* [WHAT IS REQUIRED] Among the entries below, find each line with "begin" and show it.

(Saved data entries)
+ + + + + + +
==> flow/design.v <==
module Contador(
	input CLOCK_50,
	output [7:0]LEDG);
reg [32:0]cont;
reg state;
assign LEDG[0] = state;
always @(posedge CLOCK_50)
begin
	cont = cont + 1;
	if (cont == 50000000)begin
		case(state) 
			1: state = 0;
			0: state = 1;
		endcase
		cont <= 6'b0;
	end
end
endmodule
==> flow/run.sh <==
#!/bin/bash
# OpenROAD 26Q1-2900-gdf79404cd8, Yosys 0.63+post, stock flow scripts
make -C /OpenROAD-flow-scripts/flow DESIGN_CONFIG=/design/flow/config.mk WORK_HOME=/design/flow/orfs finish
==> flow/config.mk <==
export PLATFORM = sky130hd
export DESIGN_NAME = Contador
export DESIGN_NICKNAME = Contador
export VERILOG_FILES = /design/flow/design.v
export SDC_FILE = /design/flow/constraint.sdc
export NUM_CORES = 4
export LEC_CHECK = 1
export CORE_AREA = 10 10 109 109
export DIE_AREA = 0 0 119 119
==> flow/constraint.sdc <==
current_design Contador

set clk_period 7.3
set clk_io_pct 0.2

create_clock -name clk0 -period $clk_period [get_ports {CLOCK_50}]

set non_clock_inputs [all_inputs -no_clocks]
set_input_delay [expr $clk_period * $clk_io_pct] -clock clk0 $non_clock_inputs
set_output_delay [expr $clk_period * $clk_io_pct] -clock clk0 [all_outputs]
===== ./run.sh =====
#!/bin/bash
# OpenROAD 26Q1-2900-gdf79404cd8, Yosys 0.63+post, stock flow scripts
make -C /OpenROAD-flow-scripts/flow DESIGN_CONFIG=/design/flow/config.mk WORK_HOME=/design/flow/orfs finish

===== ./constraint.sdc =====
current_design mips_cpu_multiplieru

set clk_period 26.8
set clk_io_pct 0.2

create_clock -name clk0 -period $clk_period [get_ports {clk}]

set non_clock_inputs [all_inputs -no_clocks]
set_input_delay [expr $clk_period * $clk_io_pct] -clock clk0 $non_clock_inputs
set_output_delay [expr $clk_period * $clk_io_pct] -clock clk0 [all_outputs]

===== ./design.v =====
module mips_cpu_multiplieru(
    input logic [31:0] a, 
    input logic [31:0] b, 
    input logic  clk,
    output logic [63:0] out
);
    always_ff @(negedge clk) begin
        out <= $unsigned(a)*$unsigned(b);
    end
endmodule

===== ./config.mk =====
export PLATFORM = sky130hd
export DESIGN_NAME = mips_cpu_multiplieru
export DESIGN_NICKNAME = mips_cpu_multiplieru
export VERILOG_FILES = /design/flow/design.v
export SDC_FILE = /design/flow/constraint.sdc
export NUM_CORES = 4
export LEC_CHECK = 1
export CORE_UTILIZATION = 50

==> run summary <==
The synthesis and place-and-route flow finished, so here is a summary.

The flow ran to the end, and the final reports show no timing, DRC or antenna violations. The wire length of the first global-routing pass is 149 mm. The slowest stage of the critical path belongs to the cell sky130_fd_sc_hd__clkdlybuf4s50_1. The register bank with the most flops is out.

The register share after synthesis came out at 3.70%. The xor/xnor cell area share of the yosys netlist is 1.52%. The count of unresolved DRC violations after routing came out at 0. Clock tree synthesis inserted a total of 9 buffers. The number of cells in the yosys synthesis report came out at 3749. The number of nets still failing antenna checks after routing came out at 0. The total of fill cells in the finished design came out at 6204. The number of cell rows came out at approximately 96.

Registers take roughly 1300 um^2. Once placement completed, the tool counted placed cells totaling between 4000 and 5000. The highest-count logic cell in the final layout is sky130_fd_sc_hd__inv_1.

The final instance area is 37900 um^2. The synthesized netlist occupies a cell area of between 30000 and 40000 um^2. The largest registers in the layout are out: 64 flops.

The I/O pin count is 129. The iteration count of the initial detailed-routing pass came out at 6. The total number of warnings across the stage logs came out at 89.

The final hold violation count is 0. The average wire per standard cell is between 15 and 20 um. The end of the worst hold path is out[0].

The number of max-slew violations in the final report came out at 0. The count of input and output buffers came out at between 100 and 150. The maximum number of pins on one net before global-route repair is 33.

The number of flip-flops under the largest register name came out at 64. In the final timing run, aggregate negative setup slack is 0 ps. The required time of the critical path is between 10000 and 15000 ps. For the worst min-delay path, the startpoint reported by OpenROAD is b[0]. The count of warnings emitted by yosys is 1. The worst hold margin came out at about 19000 ps. The total grt overflow is 0.

The count of buffers added by post-CTS timing repair for setup is 0. The async set or reset register ratio after synthesis came out at 0%. The multi-input logic area came out at between 20000 and 30000 um^2. STA classifies the critical path endpoint as a flop. The count of cells along the worst hold path came out at 3. The script reports the combined buffer and inverter count of the critical path as 5.

The clock tree buffer depth came out at 2. The starting DRC count in detailed routing came out at 913. Looking at the cell usage after synthesis, the top flip-flop cell is sky130_fd_sc_hd__dfxtp_1. The count of vias placed by the detailed router came out at ~24000.

Among the non-sequential cells, adder cells take the most area. The pin closest to its max-slew limit shows a slew of roughly 890 ps. The number of vias per cell came out at 5.16. The simple-gate portion of the synthesized area is 17.6%. Broken down by cell family, the worst path's largest delay share belongs to adder cells. The clock sink total is 64. Per the final layout report, the fraction of cells sized above drive strength 1 comes to roughly 4%.

The post-cts resize count came out at 0. The global-route total usage across every layer came out at between 30% and 40%. The post-cts hold-fix buffer tally is 0. The peak per-stage delay on the critical path is 940 ps.

The chip area line in the Yosys stat output reads between 30000 and 40000 um^2. The number of enable-type register cells in the synthesized netlist is 0. The final tally of setup violations is 0. The chip occupies 70200 um^2. Setup repair after global routing left no endpoint under its margin. The count of H-tree levels built during CTS came out at 3. The tally of max-capacitance violations came out at 0. The share of synthesized cell area in and-or and or-and compound cells is 3.92%. The slew check shows that the tightest pin keeps a relative margin of 40.6%. The count of different cell masters after synthesis came out at 56.

The layout overhead on the synthesized area is 9.53%. Wires add up to 91.4 mm. The estimated wirelength of the detail-placed design came out at 77.2 mm. The placeable core region is 68500 um^2. For reference, the critical path cell chain is clkdlybuf4s50_1 > buf_4 > nand2_1 > fa_1 > inv_1 > fa_1 > fa_1 > fa_1 > fa_1 > fa_1 > inv_1 > fa_1 > inv_1 > ha_1 > ha_1 > and3_1 > nand2_1 > or3_1 > nor2_1 > and2_1 > a21o_1 > a221o_1 > a41oi_1 > xnor2_1. The horizontal die dimension reported for this design is between 200 and 300 um. Synthesis produced a netlist whose cell count is 3749.

Per the cell usage report, the commonest logic cells after layout are sky130_fd_sc_hd__inv_1, sky130_fd_sc_hd__fa_1, sky130_fd_sc_hd__and2_1, sky130_fd_sc_hd__nand2_1, sky130_fd_sc_hd__ha_1. The via count of the first global-routing pass is 26800. The number of antenna violations at the first check in global routing is 2. TritonCTS built the clock tree.

The average cell area after synthesis came out at ~9 um^2. The critical path class is input port to flop. The root buffer cell chosen for the clock tree is sky130_fd_sc_hd__clkbuf_16. The clock transition at the registers of the reported paths is roughly 40 ps.

STA reports the tightest min-delay check as being of type input port to flop. The instance area at placement is 37400 um^2. Max fanout on the critical path was recorded as 19. The effective utilization at floorplan is 50.5%. The placer congestion estimate came out at ~0.94.

STA classifies the critical path startpoint as an input port. Counting stages on the worst path, the most repeated cell is sky130_fd_sc_hd__fa_1. The data arrival time of the worst path came out at 13080 ps. The post-synthesis adder-cell area fraction came out at just over 60%. After synthesis the netlist holds a flip-flop and latch count of 64. Excluding fillers, the count of instances in the completed layout stands at approximately 4700. Yosys reports the multiplexer fraction of the synthesized area as 0.0289%. The die outline height is 265 um.
[worst min-delay path, cell delays in order]
cell and delay, ps:
sky130_fd_sc_hd__clkdlybuf4s50_1 400, sky130_fd_sc_hd__buf_4 240, sky130_fd_sc_hd__and2_1 200
[logic make-up after synthesis]
kind of cell    Yosys count
xor+xnor                 60
simple gates           1174
mux                       1
buf+inv                1087
flops                    64
compound gates          204
fa+ha+maj              1159
[metal layers]
layer / up-vias / part of all wire [%] / track usage (%)
li1: 11100 / - / -
met1: 12600 / 39 / 43.0
met2: 726 / 51 / 48.9
met3: 98 / 6.9 / 8.79
met4: 2 / 2.6 / 6.59
met5: - / 0.019 / 0
[synth_stat cells (all sizes together), types with 3 or more instances]
master / instances / area share, %
o21a: 10 / 0.22
ha: 263 / 9.5
clkbuf: 217 / 2.4
dfxtp: 64 / 3.7
nand3: 10 / 0.14
inv: 865 / 9.4
or2: 3 / 0.054
buf: 5 / 0.065
nor3: 8 / 0.12
xnor2: 34 / 0.86
o21bai: 9 / 0.20
and3: 15 / 0.27
or3: 4 / 0.072
a21o: 37 / 0.80
nand4: 24 / 0.43
nor2: 19 / 0.21
nor4: 3 / 0.072
nand2b: 3 / 0.054
a31oi: 10 / 0.20
xor2: 26 / 0.66
a221o: 5 / 0.14
o221ai: 3 / 0.076
and2: 602 / 11
o211ai: 3 / 0.080
fa: 896 / 52
nand2: 475 / 5.2
a21oi: 70 / 1.0
nor2b: 3 / 0.054
o221a: 3 / 0.098
o21ai: 31 / 0.45
a211oi: 3 / 0.065
[per-stage QoR]
step / worst slack, ps / util, %
after detailed placement: 246 / 54.6
after global routing: 279 / 55.3
final: 599 / 55.3
after floorplan: 1260 / -
after global placement: 175 / 54.6
after CTS: 630 / 55.3
[worst max-delay path by stage]
| stage | start | end | cells past startpoint |
|---|---|---|---|
| 6_report | b[24] | out[60] | 24 |
| 5_1_grt | b[12] | out[63] | 26 |
| 4_1_cts | b[24] | out[60] | 24 |
[cell type report]
| class | count | area share [%] |
|---|---|---|
| inverters | 864 | 8.56 |
| well taps | 882 | 2.91 |
| multi-input cells | 2598 | 77.1 |
| clock buffers | 9 | 0.594 |
| repair buffers | 256 | 6.65 |
| flip-flops and latches | 64 | 3.38 |
| clock inverters | 71 | 0.756 |
| diodes | 2 | 0.0132 |
`/design/flow/run.sh`:
```
#!/bin/bash
# OpenROAD 26Q1-2900-gdf79404cd8, Yosys 0.63+post, stock flow scripts
make -C /OpenROAD-flow-scripts/flow DESIGN_CONFIG=/design/flow/config.mk WORK_HOME=/design/flow/orfs finish
```
`/design/flow/config.mk`:
```
export PLATFORM = sky130hd
export DESIGN_NAME = adder
export DESIGN_NICKNAME = adder
export VERILOG_FILES = /design/flow/design.v
export SDC_FILE = /design/flow/constraint.sdc
export NUM_CORES = 4
export LEC_CHECK = 1
export CORE_AREA = 10 10 70 70
export DIE_AREA = 0 0 80 80
```
`/design/flow/constraint.sdc`:
```
current_design adder

set clk_period 3.0
set clk_io_pct 0.2

create_clock -name clk0 -period $clk_period

set non_clock_inputs [all_inputs -no_clocks]
set_input_delay [expr $clk_period * $clk_io_pct] -clock clk0 $non_clock_inputs
set_output_delay [expr $clk_period * $clk_io_pct] -clock clk0 [all_outputs]
```
`/design/flow/design.v`:
```
`timescale 1ns/1ns
module adder (input [3:0]a,b, input ci , output [3:0]sum ,output co);
assign{co,sum} = a+b+ci;
endmodule
```
==> results.txt <==
Implementation progress

The flow ran to the end, and the final reports show no timing, DRC or antenna violations. The total inserted antenna cells stands at 0. The final clock period utilization by the worst path stands at a little over nine tenths. Following the worst setup path forward leads to its endpoint at sum[1]. Based on the critical path, the design can be clocked at up to around 0.35 GHz.

The leakage power figure stands at ~0.14 nW. Yosys reports that the leading cell type by area covers between 20% and 30% of the netlist area. The critical path maximum fanout is 2. The number of clock buffers in the layout stands at 0. The setup path with the least slack is of type in -> out. The die is about 80 um tall. The Yosys step of the flow raised 0 warnings. The post-route worst hold slack stands at 2062 ps. The number of warnings the tools reported stands at 35.

The total number of sequential cells stands at 0. Synthesis produced a netlist whose cell count is 16. The share of final-layout standard cells stronger than drive strength 1 stands at between 10% and 20%. According to the Yosys statistics, the synthesized design has a chip area of approximately 140 um2. The cell area that synthesis handed to floorplanning was approximately 140 um2. The synthesized netlist was found by Yosys to have 16 cells. Per the power-grid run, VDD falls by no more than between 0.000015 and 0.00002 V. After detailed placement, the total cell area comes to between 300 and 400 um2. The largest total area in the synthesized netlist belongs to fa_1. Tracing the worst setup path back leads to its startpoint at ci.

The post-CTS setup-driven buffer insertion count stands at 0. In this run the power density over the cells is around 170 mW/mm2. The final timing report lists a hold violation count of 0. Compared with the post-synthesis result, the final layout area differs by 138.3%.

By count the netlist is led by inv_1, ha_1, fa_1, xnor2_1. The final-report max-slew violation count stands at 0. The clock period could shrink to 2872 ps. The post-cts resize count stands at 6. The max-slew check reports its worst relative slack as 90.69%. Per the post-synthesis stats, the area per cell is roughly 9 um2.

The critical path required time stands at roughly 2400 ps. The half-perimeter wire length after placement stands at about 480 um. The count of buffers inserted at the top-level ports stands at 14. Per the run summary, max-cap violations total 0.

Before antenna repair, the detailed router went through 2 iterations. STA classifies the critical path startpoint as an input pin. Per the detailed-route log, wirelength across all metal layers totals 504 um. The region available for standard cell placement spans between 0.003 and 0.004 mm2. The largest net degree at the start of global routing stands at 4. The final design instance area without fill stands at 342.8 um2. Dividing the detail-routed wire length by the instance count gives roughly 6.6 um. Row generation in the floorplan step produced 21 rows. The worst path meets setup with ~130 ps of slack. The register share after synthesis stands at 0%. The DRC violation count after routing stands at 0. The number of global-route vias before repair came to 146. The floorplan core density stands at between 4 and 5%.

The slew of the pin with the lowest slew margin stands at 138.7 ps. Global routing finished with a remaining overflow of 0. The die outline width stands at 80 um. The worst setup path is captured at a primary output.

Detailed routing inserted a total of 154 vias. The count of unique library cells instantiated by Yosys stands at 9. The pre-CTS setup check shows a worst slack of -94.94 ps. The worst hold path belongs to the class in -> out. The synthesis stats list as the most numerous cell inv_1. The number of failing setup endpoints in the final timing report stands at 0. The remaining antenna violation count stands at 0. The number of DRC markers in iteration 0 stands at 1.

For this run, the total global-route usage over all layers was measured as about 1.4%. During I/O placement, the number of pins put on the boundary was 14. The global placement routability congestion stands at 0.7700. The area taken by sequential standard cells is reported as 0 um2.

The count of hold-fix buffers inserted at cts stands at 0. Setup repair after global routing left no endpoint under its margin. Ranked by total cell area, the synthesized netlist is headed by fa_1, ha_1, xnor2_1. The initial antenna violation count stands at 0.

The first global-routing pass estimated between 700 and 800 um of wire. The via density per instance stands at ~2.0. The worst path arrival time stands at between 2000 and 2500 ps.

The chip occupies ~0.0064 mm2.
## power breakdown
part / leakage (nW) / internal, mW / switching (mW)
logic: 0.137 / 0.0398 / 0.0169
clock network: 0 / 0 / 0
registers: 0 / 0 / 0
total: 0.137 / 0.0398 / 0.0169
## logic make-up after synthesis
kind of cell,share of synthesized area [%]
xor gates and xnor gates,12.18
and+or+nand+nor,8.701
adders and majority gates,53.92
AOI/OAI and AO/OA,14.78
buffers and inverters,10.43
## area by class of cell
| type | instances | area, um2 |
|---|---|---|
| timing repair buffer | 14 | 136.4 |
| multi-input combinational | 12 | 133.9 |
| tap | 46 | 57.56 |
| inverter | 4 | 15.01 |
| fill | 408 | 3073 |
## worst max-delay path, stage by stage
cell	delay, ps
dlygate4sd2_1	250
fa_2	390
inv_1	90
fa_2	430
inv_1	60
clkdlybuf4s50_1	460
## placed cells by master, fill, tap and decap left out, drive strengths merged
| master | Yosys | routed |
|---|---|---|
| ha | 3 | 3 |
| dlygate4sd2 | 0 | 3 |
| fa | 2 | 2 |
| clkdlybuf4s50 | 0 | 11 |
| nand2b | 1 | 1 |
| inv | 4 | 4 |
| nor2b | 1 | 1 |
| a21o | 1 | 1 |
| xnor2 | 2 | 2 |
| a21oi | 1 | 1 |
| o21ai | 1 | 1 |
## worst min path at each step
stage | end | slack (ps) | from | cells after the start
6_report | sum[0] | 2060 | a[0] | 3
5_1_grt | sum[0] | 2090 | a[0] | 3
4_1_cts | sum[0] | 2060 | a[0] | 3
## layer usage
layer  global-route usage, %  vias up  wire (um)
met5                       0        -          0
met4                       0        0          0
met3                   1.818        0        174
met2                   1.605       12        140
met1                   1.724       64        189
li1                        -       78          -
## through the flow
step / TNS (ps) / util (%) / cells / power, mW
floorplan: 0 / - / 16 / 0.01783
finish: 0 / 10.04 / 76 / 0.05672
CTS: 0 / 10.04 / 76 / 0.05837
detailed placement: -248.4 / 10.00 / 76 / 0.05833
global placement: -201.2 / 10.00 / 76 / 0.05797
global route: 0 / 10.04 / 76 / 0.06395
Power figures rest on the tool's default switching activity, not on a simulated workload.
==> design.v <==
`timescale 1ns/1ns
module ALUq2 (input [15:0] A,B, input C, input [2:0]opc , output reg[15:0]w , output reg neg,zer); 
reg [15:0]add1 , add2, shb;
assign shb=B>>1;
assign a1 = (opc==3'b000) ?~A : A;  
assign a2 =(opc==3'b010) ? (A+B) :(opc == 3'b011) ? ({B[15],shb[14:0]}) : 1'b1;
always @(opc , A ,B ,C , w)begin
w=0;
zer =0;
neg =0;
case(opc)
3'd4: w = A&B; 
3'd5: w = A|B; 
3'd6: w={A[7:0] , B[7:0]};
default: w=a1 + a2;
endcase
zer = w == 0;
neg = w[15];
end
endmodule
==> run.sh <==
#!/bin/bash
# OpenROAD 26Q1-2900-gdf79404cd8, Yosys 0.63+post, stock flow scripts
make -C /OpenROAD-flow-scripts/flow DESIGN_CONFIG=/design/flow/config.mk WORK_HOME=/design/flow/orfs finish
==> config.mk <==
export PLATFORM = sky130hd
export DESIGN_NAME = ALUq2
export DESIGN_NICKNAME = ALUq2
export VERILOG_FILES = /design/flow/design.v
export SDC_FILE = /design/flow/constraint.sdc
export NUM_CORES = 4
export LEC_CHECK = 1
export CORE_AREA = 10 10 76 76
export DIE_AREA = 0 0 86 86
==> constraint.sdc <==
current_design ALUq2

set clk_period 3.2
set clk_io_pct 0.2

create_clock -name clk0 -period $clk_period

set non_clock_inputs [all_inputs -no_clocks]
set_input_delay [expr $clk_period * $clk_io_pct] -clock clk0 $non_clock_inputs
set_output_delay [expr $clk_period * $clk_io_pct] -clock clk0 [all_outputs]
--- flow/config.mk ---
export PLATFORM = sky130hd
export DESIGN_NAME = ALU
export DESIGN_NICKNAME = ALU
export VERILOG_FILES = /design/flow/design.v
export SDC_FILE = /design/flow/constraint.sdc
export NUM_CORES = 4
export LEC_CHECK = 1
export CORE_UTILIZATION = 40
--- flow/run.sh ---
#!/bin/bash
# OpenROAD 26Q1-2900-gdf79404cd8, Yosys 0.63+post, stock flow scripts
make -C /OpenROAD-flow-scripts/flow DESIGN_CONFIG=/design/flow/config.mk WORK_HOME=/design/flow/orfs finish
--- flow/constraint.sdc ---
current_design ALU

set clk_period 9.7
set clk_io_pct 0.2

create_clock -name clk0 -period $clk_period

set non_clock_inputs [all_inputs -no_clocks]
set_input_delay [expr $clk_period * $clk_io_pct] -clock clk0 $non_clock_inputs
set_output_delay [expr $clk_period * $clk_io_pct] -clock clk0 [all_outputs]
--- flow/design.v ---
`timescale 1ns/1ns
module ALU (input [15:0] A,B, input C, input [2:0]opc , output reg[15:0]w , output reg neg,zer);
always @(opc , A ,B, C ,w)begin
w=16'b0;
neg=1'b0;
zer=1'b0;
case(opc)
3'd0: w=~A+1'b1;
3'd1: w=A+1'b1;
3'd2: w= A+B+C;
3'd3: w=A+ (B>>1'b1);
3'd4: w=A&B;
3'd5: w=A|B;
3'd6: w={A[7:0] , B[7:0]};
endcase
zer = w == 0;
neg = w[15];
end
endmodule
==> flow_summary.toml <==
# physical design summary
[drt]
iteration_0_drc_count_of_the_detailed_router = 187
drtPass1Iterations = 5
drc = 0
ant_nets = 0
insertedDiodeCount = 0
wirelength_um = 9880
drt-vias-per-instance = 5.93
wl_per_cell_um = 17.3
route.vias.total = 3385

[worst_setup_path]
required_time_of_the_critical_path_ps = 7760
worst_setup_start_kind = "input pin"
worstSetupEndpointType = "primary output"
cp_data_arrival_time_ps = 6830
critPathKind = "in2out"
timing.critical_path.fanout_max = 10

[synthesis]
postSynthSeqShare_pct = 0
post_synth_top_area_share_pct = 19.8
yosysWarningCount = 1
ys_types = 66
postSynthAreaPerCell_um2 = 6.99
post_synth_instance_area_um2 = 3040
netlist_instances = 435
synthTopCellsByArea = "sky130_fd_sc_hd__ha_1 20%, sky130_fd_sc_hd__xnor2_1 5.8%, sky130_fd_sc_hd__inv_1 5.6%, sky130_fd_sc_hd__o21ai_0 5.4%, sky130_fd_sc_hd__a21oi_1 4.6%"
most_common_cell = "sky130_fd_sc_hd__ha_1"
synth-cells-yosys = 435
chip_area_line_of_the_yosys_report_um2 = 3040
netlist_top_cells_count = "48 x sky130_fd_sc_hd__ha_1, 45 x sky130_fd_sc_hd__inv_1, 33 x sky130_fd_sc_hd__o21ai_0"
largest_area_cell = "sky130_fd_sc_hd__ha_1"

[clock_tree]
cell_resize_tally_after_clock_tree_synthesis = 0
post_cts.repair.setup_buffers = 0
cts.hold.buffers_added = 0

[final_timing]
post-route-min-period_ps = 8770
achievable-frequency_mhz = 114
hold_viol = 0
timing_max_transition_violations_final = 0
fin_tns_setup_ps = 0
worstMarginPinSlew_ps = 866
grt_setup_unrepaired = "false"
max_slew_margin_pct = 41.6
layout_worst_path_cycle_share_pct = 90.4
setup_violations = 0

[job]
drv.max_cap_violation_count = 0
openroad.warnings = 49

[status]
run_status = "completed"

[floorplanning]
die_area_um2 = 7950
dieHeight_um = 89.2
top_level_ports = 54
core_area_um2 = 7290
rows = 31
die_x_um = 89.2
floorplan.initialDensity_pct = 41.7

[placed_design]
place.port_buffers = 54
gpl.final_weighted_congestion = 0.971
place_area_um2 = 3610
post-dp-hpwl_um = 7780

[cells_and_area]
comb_area_um2 = 2730
post_route_cells_drive_above_1_share_pct = 4.66
area_growth_syn_to_layout_pct = 18.9
area.sequential_um2 = 0
fillers = 784
nFlopsAndLatches = 0
final.clkbuf_count = 0
design_area_um2 = 3610

[power_and_ir_drop]
total_power_mw = 0.179
ir_drop_v = 0.0000235
leakagePower_nw = 1.64
powerDensity_nw_per_um2 = 49.5

[worst_hold_path]
hp-class = "in2out"
min_path_cells = 6
min_delay_worst_endpoint = "w[2]"
worstHoldStart = "B[2]"

[global_routing]
grt_first_pass_wirelength_um = 15700
maximum_number_of_pins_on_one_net_before_global_route_repair = 42
grt_util_all_layers_pct = 26.1
grt_pass1_vias = 3041
grt_remaining_overflow = 0
antenna_found_initial = 0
+ + + + + + +
* [RESPONSE]
begin
	if (cont == 50000000)begin
    always_ff @(negedge clk) begin
always @(opc , A ,B ,C , w)begin
always @(opc , A ,B, C ,w)begin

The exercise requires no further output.